Other more strict but easier to implement option is that each extension has a data directory next to it that can be copied in the junifer jobs. The problem with this approach is that users might end up repeating data in repositories for each extension they create.

Do you have a sample code that implements this outside of junifer?

No response

Anything else to say?

No response

@fraimondo fraimondo added enhancement New feature or request triage New issues waiting to be reviewed labels Mar 28, 2023
@fraimondo fraimondo changed the title [ENH]: [ENH]: Handling of relative paths for user-defined masks/parcellations Mar 28, 2023
@fraimondo fraimondo added question Further information is requested concept Design/Implementation concepts and removed triage New issues waiting to be reviewed labels Mar 28, 2023
@LeSasse
Copy link
Collaborator

LeSasse commented Mar 28, 2023

Actually, maybe it makes sense to provide a YAML interface for the register_* functions, such that one puts in the YAML sth like:

register_parcellations:
  name: CustomParcellation
  path: path/to/parcellation.nii.gz
  parcels_labels: path/to/labels.txt

Then one can treat this as a relative path from YAML similar to other things, but not sure if this will then end up cluttering the YAML and will also not solve the problem for other extensions that still may or may not rely on relative paths to some degree. Perhaps something like allowing user made script-based extensions to use command line arguments. For example one could make a python script to register the parcellation like:

import argparse

parser = argparse.ArgumentParser()
parser.add_argument("parc_path")

# just pseudocodeish
register_parcellation(parc_path)

The arguments could then be parametrised in the YAML, so that paths can be treated as relative from there:

with:
  - my_parc_extension.py: [path/to/parc, potential_other_cmd_arg]

Or one could impose some constraint, like, the argument could be a path from yaml to a directory that contains all of the extension data ressources.
Just a thought, but not sure how good this idea is, both from a technical point of view, and from a user-friendliness point of view.

I think the other option, that is also a good option, just stick with the implementation and just document it really well and explictly, to prevent confusion early on.

@fraimondo
Copy link
Contributor Author

These seems nice concepts that I have not considered. I will just think while I type.

The main goals of YAML are:

  1. To provide code-less configurations.
  2. Easy to use
  3. Reproduciblity (the yaml is embedded in the metadata of the feature as a json).

Option 1) from your suggestion (adding a register_parcellations section), for me, goes against 3. Reproduciblity is limited as long as you use core junifer features. The moment that there's a with statement with a non-junifer module (e.g.: external .py or package), we can't guarantee what's in there. This also applies with masks/parcellation. The mask/parcellation is not known to junifer, so we can't reproduce this result: if you send me this yaml file, I can't run it.

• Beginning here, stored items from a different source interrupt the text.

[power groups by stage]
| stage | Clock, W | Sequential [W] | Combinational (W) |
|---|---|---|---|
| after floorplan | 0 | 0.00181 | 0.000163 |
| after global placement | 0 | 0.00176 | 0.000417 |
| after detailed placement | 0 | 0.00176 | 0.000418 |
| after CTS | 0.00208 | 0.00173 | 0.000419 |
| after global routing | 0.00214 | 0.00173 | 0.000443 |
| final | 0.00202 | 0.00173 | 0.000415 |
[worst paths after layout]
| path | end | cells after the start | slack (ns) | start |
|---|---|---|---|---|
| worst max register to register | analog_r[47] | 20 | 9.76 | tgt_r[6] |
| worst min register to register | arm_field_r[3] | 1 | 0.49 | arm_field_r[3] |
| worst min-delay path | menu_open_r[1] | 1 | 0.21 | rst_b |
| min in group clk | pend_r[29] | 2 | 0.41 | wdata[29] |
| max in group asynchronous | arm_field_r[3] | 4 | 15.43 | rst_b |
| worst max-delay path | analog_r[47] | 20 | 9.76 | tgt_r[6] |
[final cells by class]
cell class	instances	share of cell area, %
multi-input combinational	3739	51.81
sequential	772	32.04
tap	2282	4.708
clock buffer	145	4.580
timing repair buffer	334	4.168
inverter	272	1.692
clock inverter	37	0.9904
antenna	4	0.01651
===== config.mk =====
export PLATFORM = sky130hd
export DESIGN_NAME = cmpa_regs
export DESIGN_NICKNAME = d
export VERILOG_FILES = /design/src/design/cmpa_pkg.sv /design/src/design/cmpa_regs.sv
export SDC_FILE = /design/constraint.sdc
export NUM_CORES = 1
export LEC_CHECK = 0
export ABC_AREA = 1
export BUFFER_PORTS_ARGS = -buffer_cell sky130_fd_sc_hd__buf_2
export CAP_MARGIN = 15
export CORE_MARGIN = 3
export CORE_UTILIZATION = 51
export CTS_BUF_LIST = sky130_fd_sc_hd__clkbuf_4 sky130_fd_sc_hd__clkbuf_8 sky130_fd_sc_hd__clkbuf_16
export CTS_CLUSTER_DIAMETER = 200
export DETAILED_ROUTE_END_ITERATION = 6
export PLACE_DENSITY = 0.85
export SYNTH_ARGS = -nofsm -noshare
export SYNTH_HDL_FRONTEND = slang
export SYNTH_SLANG_ARGS = --single-unit
export TNS_END_PERCENT = 5

===== constraint.sdc =====
create_clock -name mclk -period 3.3 [get_ports mclk]
set_clock_uncertainty 0.2 [all_clocks]
set_input_delay 0.66 -clock mclk [delete_from_list [all_inputs] [get_ports mclk]]
set_output_delay 0.66 -clock mclk [all_outputs]
set_load 0.02 [all_outputs]

===== src/design/cmpa_pkg.sv =====
// Package: register map, field positions, response codes and analog-side types for the comparator control block
package cmpa_pkg;

  // ---------------------------------------------------------------
  // Register indices and byte addresses
  // ---------------------------------------------------------------
  localparam logic [7:0] CMPA_IDX_CTL1 = 8'h59;
  localparam logic [7:0] CMPA_IDX_CTL2 = 8'h5a;
  localparam logic [7:0] CMPA_IDX_PBD = 8'h5b;
  localparam logic [11:0] CMPA_ADDR_CTL1 = {2'h0, CMPA_IDX_CTL1, 2'h0};
  localparam logic [11:0] CMPA_ADDR_CTL2 = {2'h0, CMPA_IDX_CTL2, 2'h0};
  localparam logic [11:0] CMPA_ADDR_PBD = {2'h0, CMPA_IDX_PBD, 2'h0};

  // ---------------------------------------------------------------
  // Field positions
  // ---------------------------------------------------------------
  localparam int CMPA_B_SWAP = 7;
  localparam int CMPA_B_RSEL = 6;
  localparam int CMPA_B_REFHI = 5;
  localparam int CMPA_B_REFLO = 4;
  localparam int CMPA_B_ON = 3;
  localparam int CMPA_B_IES = 2;
  localparam int CMPA_B_IE = 1;
  localparam int CMPA_B_IFG = 0;
  localparam int CMPA_B_PIN1 = 3;
  localparam int CMPA_B_PIN0 = 2;
  localparam int CMPA_B_FILT = 1;
  localparam int CMPA_B_RES = 0;

  // ---------------------------------------------------------------
  // Reset values and responses
  // ---------------------------------------------------------------
  localparam logic [7:0] CMPA_RST_REG = 8'h00;
  localparam logic [1:0] CMPA_RESP_OKAY = 2'h0;
  localparam logic [1:0] CMPA_RESP_SLVERR = 2'h2;

  // ---------------------------------------------------------------
  // Reference level codes
  // ---------------------------------------------------------------
  typedef enum logic [1:0] {
    CMPA_REF_OFF = 2'b00,
    CMPA_REF_QUARTER = 2'b01,
    CMPA_REF_HALF = 2'b10,
    CMPA_REF_DIODE = 2'b11
  } cmpa_ref_t;

  // ---------------------------------------------------------------
  // Analog-side controls
  // ---------------------------------------------------------------
  typedef struct packed {
    logic comparator_on;
    logic input_swap;
    logic ref_to_plus;
    logic ref_to_minus;
    logic ref_enable;
    cmpa_ref_t ref_level_sel;
    logic output_filter_en;
    logic pin_to_input_one;
    logic pin_to_input_zero;
  } cmpa_analog_t;

endpackage


===== src/design/cmpa_regs.sv =====
// Comparator control and status registers with AXI4-Lite slave
//
// Chosen here: the AXI4-Lite slave port and the placing of the registers.
`timescale 1ns/1ps
// Overview of operation
// Swap exchanges inputs and inverts reported output
// Reference terminal select, mapping reversed when swapped
// Two-bit reference level: off, quarter, half, diode
// Comparator-on powers comparator; reference independent
// Edge select: 0 rising, 1 falling
// Filter enable routes output through filter
// Control-two bit 3 connects pin to input one
// Control-two bit 2 connects pin to input zero
// Each disable bit turns off its buffer
// Disable bit n governs port pin n
// Result high when plus exceeds minus; off reads low
// Flag set on edge; cleared by service or software
// Request needs flag, enable and global enable
// Result read-only; all else resets zero
module cmpa_regs
  import cmpa_pkg::*;
(
  // Clock and reset
  input wire logic mclk,
  input wire logic rstn,
  // AXI4-Lite write address
  input wire logic s_axi_awvalid,
  output logic s_axi_awready,
  input wire logic [11:0] s_axi_awaddr,
  // AXI4-Lite write data
  input wire logic s_axi_wvalid,
  output logic s_axi_wready,
  input wire logic [31:0] s_axi_wdata,
  input wire logic [3:0] s_axi_wstrb,
  // AXI4-Lite write response
  output logic s_axi_bvalid,
  input wire logic s_axi_bready,
  output logic [1:0] s_axi_bresp,
  // AXI4-Lite read address
  input wire logic s_axi_arvalid,
  output logic s_axi_arready,
  input wire logic [11:0] s_axi_araddr,
  // AXI4-Lite read data
  input wire logic s_axi_rvalid_unused_n,
  output logic s_axi_rvalid,
  input wire logic s_axi_rready,
  output logic [31:0] s_axi_rdata,
  output logic [1:0] s_axi_rresp,
  // Analog comparator side
  input wire logic raw_decision,
  input wire logic filtered_decision,
  output cmpa_analog_t analog_ctl,
  // Port pins
  output logic [7:0] pin_buffer_en,
  // Processor interrupt side
  input wire logic global_irq_enable,
  input wire logic irq_ack,
  output logic irq_req,
  output logic comparator_result
);

  // ---------------------------------------------------------------
  // Storage
  // ---------------------------------------------------------------
  logic [7:1] ctl1_hi_q;
  logic flag_q;
  logic [7:0] ctl1_q;
  logic [3:0] ctl2_q;
  logic [7:0] pbd_q;
  logic result_q;
  logic result_prev_q;
  logic aw_held_q;
  logic w_held_q;
  logic [11:0] awaddr_q;
  logic [7:0] wbyte_q;
  logic wlane_q;
  logic bvalid_q;
  logic [1:0] bresp_q;
  logic rvalid_q;
  logic [31:0] rdata_q;
  logic [1:0] rresp_q;

  logic do_write;
  logic [11:0] wr_addr;
  logic [7:0] wr_byte;
  logic wr_lane;
  logic wr_ctl1;
  logic wr_ctl2;
  logic wr_pbd;
  logic wr_hit;
  logic result_d;
  logic edge_seen;
  logic [7:0] ctl2_view;
  logic aw_take;
  logic w_take;
  logic ar_take;
  logic flag_set;
  logic flag_wr;
  logic flag_clr;
  logic [7:0] rd_byte;
  logic rd_hit;

  // ---------------------------------------------------------------
  // Write channel
  // ---------------------------------------------------------------
  assign s_axi_awready = !aw_held_q && !bvalid_q;
  assign s_axi_wready = !w_held_q && !bvalid_q;
  assign aw_take = s_axi_awvalid && s_axi_awready;
  assign w_take = s_axi_wvalid && s_axi_wready;

  assign wr_addr = aw_held_q ? awaddr_q : s_axi_awaddr;
  assign wr_byte = w_held_q ? wbyte_q : s_axi_wdata[7:0];
  assign wr_lane = w_held_q ? wlane_q : s_axi_wstrb[0];
  // Both halves present, now or earlier
  assign do_write = (aw_held_q || aw_take) && (w_held_q || w_take);
  assign wr_hit = (wr_addr == CMPA_ADDR_CTL1) || (wr_addr == CMPA_ADDR_CTL2) ||
                  (wr_addr == CMPA_ADDR_PBD);
  assign wr_ctl1 = do_write && wr_lane && (wr_addr == CMPA_ADDR_CTL1);
  assign wr_ctl2 = do_write && wr_lane && (wr_addr == CMPA_ADDR_CTL2);
  assign wr_pbd = do_write && wr_lane && (wr_addr == CMPA_ADDR_PBD);

  // Address taken ahead of its data
  always_ff @(posedge mclk or negedge rstn) begin
    if (!rstn) begin
      aw_held_q <= 1'b0;
    end else if (do_write) begin
      aw_held_q <= 1'b0;
    end else if (aw_take) begin
      aw_held_q <= 1'b1;
    end
  end

  always_ff @(posedge mclk or negedge rstn) begin
    if (!rstn) begin
      awaddr_q <= 12'h000;
    end else if (aw_take && !do_write) begin
      awaddr_q <= s_axi_awaddr;
    end
  end

  // Data taken ahead of its address
  always_ff @(posedge mclk or negedge rstn) begin
    if (!rstn) begin
      w_held_q <= 1'b0;
    end else if (do_write) begin
      w_held_q <= 1'b0;
    end else if (w_take) begin
      w_held_q <= 1'b1;
    end
  end

  always_ff @(posedge mclk or negedge rstn) begin
    if (!rstn) begin
      wbyte_q <= 8'h00;
      wlane_q <= 1'b0;
    end else if (w_take && !do_write) begin
      wbyte_q <= s_axi_wdata[7:0];
      wlane_q <= s_axi_wstrb[0];
    end
  end

  // ---------------------------------------------------------------
  // Write response
  // ---------------------------------------------------------------
  always_ff @(posedge mclk or negedge rstn) begin
    if (!rstn) begin
      bvalid_q <= 1'b0;
    end else if (do_write) begin
      bvalid_q <= 1'b1;
    end else if (s_axi_bready) begin
      bvalid_q <= 1'b0;
    end
  end

  always_ff @(posedge mclk or negedge rstn) begin
    if (!rstn) begin
      bresp_q <= CMPA_RESP_OKAY;
    end else if (do_write) begin
      bresp_q <= wr_hit ? CMPA_RESP_OKAY : CMPA_RESP_SLVERR;
    end
  end

  assign s_axi_bvalid = bvalid_q;
  assign s_axi_bresp = bresp_q;

  // ---------------------------------------------------------------
  // Control registers
  // ---------------------------------------------------------------
  // Zero after reset
  always_ff @(posedge mclk or negedge rstn) begin
    if (!rstn) begin
      ctl1_hi_q <= CMPA_RST_REG[7:1];
    end else if (wr_ctl1) begin
      ctl1_hi_q <= wr_byte[7:1];
    end
  end

  // Result bit not writable
  always_ff @(posedge mclk or negedge rstn) begin
    if (!rstn) begin
      ctl2_q <= CMPA_RST_REG[3:0];
    end else if (wr_ctl2) begin
      ctl2_q <= wr_byte[3:0];
    end
  end

  always_ff @(posedge mclk or negedge rstn) begin
    if (!rstn) begin
      pbd_q <= CMPA_RST_REG;
    end else if (wr_pbd) begin
      pbd_q <= wr_byte;
    end
  end

  // ---------------------------------------------------------------
  // Comparator result and edge
  // ---------------------------------------------------------------
  // Off reads low, swap inverts, filter selects
  always_comb begin
    result_d = ctl2_q[CMPA_B_FILT] ? filtered_decision : raw_decision;
    result_d = result_d ^ ctl1_q[CMPA_B_SWAP];
    result_d = result_d && ctl1_q[CMPA_B_ON];
  end

  always_ff @(posedge mclk or negedge rstn) begin
    if (!rstn) begin
      result_q <= 1'b0;
    end else begin
      result_q <= result_d;
    end
  end

  // Previous result for edge detection
  always_ff @(posedge mclk or negedge rstn) begin
    if (!rstn) begin
      result_prev_q <= 1'b0;
    end else begin
      result_prev_q <= result_q;
    end
  end

  // Rising or falling edge
  assign edge_seen = ctl1_q[CMPA_B_IES] ? (result_prev_q && !result_q) :
                                         (!result_prev_q && result_q);

  assign comparator_result = result_q;

  // ---------------------------------------------------------------
  // Interrupt flag and request
  // ---------------------------------------------------------------
  assign flag_set = edge_seen;
  assign flag_wr = wr_ctl1;
  assign flag_clr = irq_ack;

  // Edge sets flag, set beats clear
  always_ff @(posedge mclk or negedge rstn) begin
    if (!rstn) begin
      flag_q <= 1'b0;
    end else if (flag_set) begin
      flag_q <= 1'b1;
    end else if (flag_wr) begin
      flag_q <= wr_byte[CMPA_B_IFG];
    end else if (flag_clr) begin
      flag_q <= 1'b0;
    end
  end

  assign ctl1_q = {ctl1_hi_q, flag_q};

  // Gated request
  assign irq_req = flag_q && ctl1_q[CMPA_B_IE] && global_irq_enable;

  // ---------------------------------------------------------------
  // Analog controls
  // ---------------------------------------------------------------
  always_comb begin
    // Power bit
    analog_ctl.comparator_on = ctl1_q[CMPA_B_ON];
    // Input exchange
    analog_ctl.input_swap = ctl1_q[CMPA_B_SWAP];
    // Reference terminal mapping
    analog_ctl.ref_to_plus = !(ctl1_q[CMPA_B_RSEL] ^ ctl1_q[CMPA_B_SWAP]);
    analog_ctl.ref_to_minus = ctl1_q[CMPA_B_RSEL] ^ ctl1_q[CMPA_B_SWAP];
    // Level code, off disables generator
    analog_ctl.ref_level_sel = cmpa_ref_t'(ctl1_q[CMPA_B_REFHI:CMPA_B_REFLO]);
    analog_ctl.ref_enable = (ctl1_q[CMPA_B_REFHI:CMPA_B_REFLO] != CMPA_REF_OFF);
    // Filter select
    analog_ctl.output_filter_en = ctl2_q[CMPA_B_FILT];
    // Pin to input one
    analog_ctl.pin_to_input_one = ctl2_q[CMPA_B_PIN1];
    // Pin to input zero
    analog_ctl.pin_to_input_zero = ctl2_q[CMPA_B_PIN0];
  end

  // ---------------------------------------------------------------
  // Port buffer enables
  // ---------------------------------------------------------------
  // Buffer n from bit n
  genvar gi;
  generate
    for (gi = 0; gi < 8; gi++) begin : g_pbd
      assign pin_buffer_en[gi] = !pbd_q[gi];
    end
  endgenerate

  // ---------------------------------------------------------------
  // Read channel
  // ---------------------------------------------------------------
  assign s_axi_arready = !rvalid_q;
  assign ar_take = s_axi_arvalid && s_axi_arready;
  assign ctl2_view = {4'h0, ctl2_q[3:1], result_q};

  // Unmapped addresses read zero
  always_comb begin
    rd_byte = 8'h00;
    rd_hit = 1'b1;
    unique case (s_axi_araddr)
      CMPA_ADDR_CTL1: rd_byte = ctl1_q;
      CMPA_ADDR_CTL2: rd_byte = ctl2_view;
      CMPA_ADDR_PBD: rd_byte = pbd_q;
      default: rd_hit = 1'b0;
    endcase
  end

  always_ff @(posedge mclk or negedge rstn) begin
    if (!rstn) begin
      rvalid_q <= 1'b0;
    end else if (ar_take) begin
      rvalid_q <= 1'b1;
    end else if (s_axi_rready) begin
      rvalid_q <= 1'b0;
    end
  end

  always_ff @(posedge mclk or negedge rstn) begin
    if (!rstn) begin
      rdata_q <= 32'h00000000;
      rresp_q <= CMPA_RESP_OKAY;
    end else if (ar_take) begin
      rdata_q <= {24'h000000, rd_byte};
      rresp_q <= rd_hit ? CMPA_RESP_OKAY : CMPA_RESP_SLVERR;
    end
  end

  assign s_axi_rvalid = rvalid_q;
  assign s_axi_rdata = rdata_q;
  assign s_axi_rresp = rresp_q;

endmodule


* Word-level counts from Yosys, hierarchy flattened *
Cells that the tools add are included.
W data, S select, Z words.

storage, ports and cells
  register bits after elaboration = 59
  input port bits = 72
  output and inout port bits = 61
  logic and storage cells = 88

operators by class
  equality and inequality tests = 6
  mux-type cells = 20
  bitwise operators = 2
  reductions and logical operators = 44

operators by type and width
  operator               number
  $eq A12 B9 Y1 const B  6
  $pmux W8 S3            1
  $logic_and A1 B1 Y1    17
  $logic_not A1 Y1       16
  $mux W1                15
  $mux W12               1
  $reduce_bool A2 Y1     5
  $mux W8                1
  $logic_or A1 B1 Y1     4
  $mux W2                2
  $reduce_bool A3 Y1     1
  $reduce_or A3 Y1       1
  $xor A1 B1 Y1          2

* Depth between registers and ports, before layout *
  depth after elaboration = 9
  mapped depth = 11
  gate-level depth less buffers = 9

* Worst setup path after synthesis *
Ideal clock, no wire load.

  kind = flip-flop to output port
  from = register ctl1_hi_q[7] in the netlist's numbering
  to = output port analog_ctl[6] in the netlist's numbering
  arrival time = 1.055 ns
  required time = 2.440 ns
  path slack = 1.385 ns
  stages on the path, launching flop included = 3
  buffers on the path = 0
  cells stage by stage = dfrtp_1 xnor2_1 inv_1

RTL lines
  item                    RTL line          RTL
  start, declared         cmpa_regs.sv:65   logic [7:1] ctl1_hi_q;
  start signal, assigned  cmpa_regs.sv:192  ctl1_hi_q <= CMPA_RST_REG[7:1];
  start signal, assigned  cmpa_regs.sv:194  ctl1_hi_q <= wr_byte[7:1];
  end, declared           cmpa_regs.sv:52   output cmpa_analog_t analog_ctl,

* Final worst setup path *
  from = register aw_held_q
  to = output port s_axi_awready

between the ends
  longest elaborated chain between the ends = 2

ends and longest elaborated chain
  item                    RTL line          RTL
  start, declared         cmpa_regs.sv:72   logic aw_held_q;
  start signal, assigned  cmpa_regs.sv:125  aw_held_q <= 1'b0;
  start signal, assigned  cmpa_regs.sv:127  aw_held_q <= 1'b0;
  start signal, assigned  cmpa_regs.sv:129  aw_held_q <= 1'b1;
  $logic_not A1 Y1        cmpa_regs.sv:106  assign s_axi_awready = !aw_held_q && !bvalid_q;
  $logic_and A1 B1 Y1     cmpa_regs.sv:106
  end, declared           cmpa_regs.sv:28   output logic s_axi_awready,

Every way passes these cells.

==> run_results.csv <==
group,metric,value,unit
sta,total_count_of_max_transition_violations_in_the_final_report,0,
floorplanning,initial_utilization,0.537,
routing,detailedRoute.firstIterationViolations,143,
sta,report.final.setup_viol,0,
clock_network,cts_setup_buffers,0,
synth,post_synth_main_area_contributors,"sky130_fd_sc_hd__dfrtp_1 (47%), sky130_fd_sc_hd__nand2_1 (12%), sky130_fd_sc_hd__buf_4 (7.7%), sky130_fd_sc_hd__o21ai_0 (6.1%), sky130_fd_sc_hd__inv_1 (6.0%)",
routing,antenna_violating_nets_post_route,0,
cells_and_area,num-nets-final,523,
worst_setup_path,data_arrival_critical_path,1.22,ns
pwr,ir_worst_vdd,0.259,mV
synth,async_reset_ff_frac,1.00,
cells_and_area,fillCellCount,496,
floorplanning,die_y,82.8,microns
pwr,p_int,1.25,mW
sta,worst-slew-pin-transition,0.620,ns
pwr,p_sw,0.711,mW
clock_network,cts.root.buffer_cell,"sky130_fd_sc_hd__clkbuf_8",
floorplanning,core_area,5610,sq um
pwr,clock_power_share,0.223,
sta,grt_setup_unrepaired,"false",
pwr,power,1.96,mW
routing,route.final.wire_length,5910,microns
synth,synth_edf_count,0,
grt,globalRoute.busiestLayer,"met2",
synth,post_synth_top_area_cell,"sky130_fd_sc_hd__dfrtp_1",
pwr,pwr-share-seq,0.476,
worst_setup_path,cp-end-kind,"output port",
floorplanning,design.portCount,133,
sta,timing.final.crit_share,0.630,
grt,grt_start_max_net_pins,36,
pwr,static-leakage-power,1.89,nW
floorplanning,die_area,6860,sq um
grt,globalRoute.totalOverflow,0,
grt,first_global_vias,2351,
clock_network,tritoncts.num_buffers,5,
floorplanning,core.rowCount,27,
sta,finalHoldWorstSlack,0.104,ns
cells_and_area,multi_input_comb_area,1220,sq um
synth,synth_cell_types,28,
place,place_hpwl,4710,microns
sta,setup-tns-final,0,ns
run_status,run_status,"finished clean",
grt,met2_usage,0.301,
synth,ys_top_cells_by_count,"sky130_fd_sc_hd__nand2_1 (99), sky130_fd_sc_hd__dfrtp_1 (56), sky130_fd_sc_hd__inv_1 (48), sky130_fd_sc_hd__o21ai_0 (37), sky130_fd_sc_hd__nand3_1 (33)",
synth,postSynthCellCount,379,
synth,synth.ff_latch_count,56,
job,cap_viol_max_count,0,
worst_setup_path,critPathKind,"reg2out",
clock_network,cts.sinks,56,
grt,use_met1,0.216,
clock_network,post_cts_resized,0,
worst_setup_path,worst_setup_path_start_kind,"flop",
cells_and_area,antennaDiodeCount,0,
worst_setup_path,critical_path_peak_fanout,9,
synth,syn_area_per_cell,7.95,sq um
synth,count_of_warnings_emitted_by_yosys,0,
clock_network,worstSkewPairLatency,0.29,ns
cells_and_area,layout.area.seq,1400,sq um
synth,ys_dominant_reg_cell,"sky130_fd_sc_hd__dfrtp_1",
sta,slew_headroom,0.585,
routing,routed_wire_per_std_cell,11.3,microns
clock_network,tritoncts,"done",
sta,timing.final.hold_violations,0,
clock_network,ctsLongestPathBuffers,2,
clock_network,clk_pin_slew,0.09,ns
pwr,power.switching_fraction,0.362,
clock_network,post_cts_hold_buffer_count,0,
routing,viasPerCell,4.76,
routing,post-route-drc-count,0,
sta,max_freq,481,MHz
grt,track_usage,0.176,
cells_and_area,area.growth.synth_to_final,13.6,%
grt,grt.met3_usage,0.0446,
place,globalplace.congestion,0.833,
hold_path,holdCritPathClass,"in2async",
grt,global_route_wire_length_before_repair,10300,microns
place,dpl.cell_count,516,
routing,drtPass1Iterations,4,
pwr,share_comb_of_total_power,0.302,
cells_and_area,drive_above_1_share,0.261,
synth,synth_most_common_cell,"sky130_fd_sc_hd__nand2_1",
routing,vias,2492,
place,port-buffer-count,78,
floorplanning,die_width,82.8,microns
synth,synth_seq_area_share,0.465,
pwr,power.density,574,nW/um^2
grt,antenna_violations_before_repair,0,
sta,min_tclk_post_route,2.08,ns
synth,mappedNetlistArea,3010,sq um
worst_setup_path,cp_data_required_time,2.44,ns
synth,yosys.area.top_type_share,0.465,
cells_and_area,layoutNonFillerInstCount,524,
clock_network,htree_levels,2,
==> power by group through the flow <==
stage	clock network [mW]	registers, mW	logic (mW)
global placement	0	0.941	0.575
global route	0.473	0.953	0.677
CTS	0.445	0.934	0.600
finish	0.437	0.934	0.593
floorplan	0	0.924	0.492
detailed placement	0	0.947	0.599
==> flip-flops by register name, indices dropped and copies added (netlist names), 3 cells and up <==
| name | count |
|---|---|
| pbd_q | 8 |
| ctl2_q | 3 |
| s_axi_rdata | 8 |
| wbyte_q | 8 |
| ctl1_hi_q | 7 |
| awaddr_q | 12 |
==> area by class of cell <==
type | count | area share
Tap cell | 72 | 0.0263
Clock inverter | 2 | 0.0102
Timing Repair Buffer | 79 | 0.116
Clock buffer | 6 | 0.0223
Inverter | 52 | 0.0578
Sequential cell | 56 | 0.410
Multi-Input combinational cell | 257 | 0.358
==> per-stage QoR <==
| step | setup WS [ns] | instance area [sq um] | utilization |
|---|---|---|---|
| 3_5_place_dp | 1.16 | 3310 | 0.590 |
| 5_1_grt | 1.14 | 3420 | 0.610 |
| 6_report | 1.22 | 3420 | 0.610 |
| 2_1_floorplan | 1.38 | 3110 | - |
| 4_1_cts | 1.20 | 3420 | 0.610 |
| 3_3_place_gp | 1.19 | 3310 | 0.590 |
==> worst paths after layout <==
path / startpoint / to / slack, ns / cells after the start
setup / recovery: aw_held_q / s_axi_awready / 1.22 / 2
hold / removal: rstn / s_axi_rdata[5] / 0.10 / 1
setup reg to reg: w_held_q / ctl1_hi_q[3] / 1.40 / 8
hold reg to reg: comparator_result / result_prev_q / 0.28 / 0
max in group asynchronous: rstn / ctl1_hi_q[5] / 1.98 / 2
min in group mclk: comparator_result / result_prev_q / 0.28 / 0
==> cells by family after synthesis <==
group,synth area share
AOI/OAI and AO/OA,0.125
xor gates and xnor gates,0.00291
buffers and inverters,0.160
DFF,0.465
muxes,0.00332
other,0.00125
and+or+nand+nor,0.242
==> routing by layer <==
metal,wire length (microns),up-vias
li1,-,1280
met3,466,8
met4,87,0
met5,0,-
met1,2530,1115
met2,2820,89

Additionally, users that want their specific masks/parcellations should be able to create them. At this point, we consider them power users and assume that they have enough coding knowledge to write the .py file that registers the mask.

Option 2 is a bit more complicated. First, it allows the user to "code" within the yaml. Second, the items in the with statement are imported, not run.

Overall, we need to consider what the user is doing, and not only the feature we want to support.

My take is:

  1. The parcellation is a common parcellation -> create an issue in github and we will add it. Adding common/published parcellations is not complicated.
  2. The parcellation is made by a user -> the user is a power user and can write the extension.

1 and 2 also applies for masks.

Let's also keep in mind that we have pending a nice feature regarding masks: https://www.templateflow.org/

from templateflow import api as tflow
tflow.get('MNI152NLin6Asym', desc=None, resolution=1,
          suffix='T1w', extension='nii.gz')
PosixPath('/templateflow_home/tpl-MNI152NLin6Asym/tpl-MNI152NLin6Asym_res-01_T1w.nii.gz')

@LeSasse
Copy link
Collaborator

LeSasse commented Mar 29, 2023

I agree with all the points above. I think if users that make extensions are considered power users they can be expected to understand the subtleties of the relative paths issue, so my leaning would be towards keeping the implementation as is (paths in the YAML relative from the YAML, paths in extensions relative from the junifer working directory), and simply summarising in the docs quite well how the paths are intended to be used in each situation.

@synchon
Copy link
Member

synchon commented Mar 29, 2023

From another POV:

  • Define a .juniferignore file which lists the file not of concern to junifer.
  • Everything else in the root directory (where we have .yaml and .py) is copied along with the .yaml and .py.
  • Now, the user uses relative paths for masks / parcellations / coordinates in .py i.e., relative to .py.
  • In .yaml, the relative paths there are relative to it so when we run we are sure everything works as expected.
  • In the docs, we explain the idea as "use stuff relative to whatever file you are in".

@fraimondo
Copy link
Contributor Author

I don't completely understand your approach @synchon

What we want to address here is relative paths in .py files that are included in a with statement. So lets forget about the rest.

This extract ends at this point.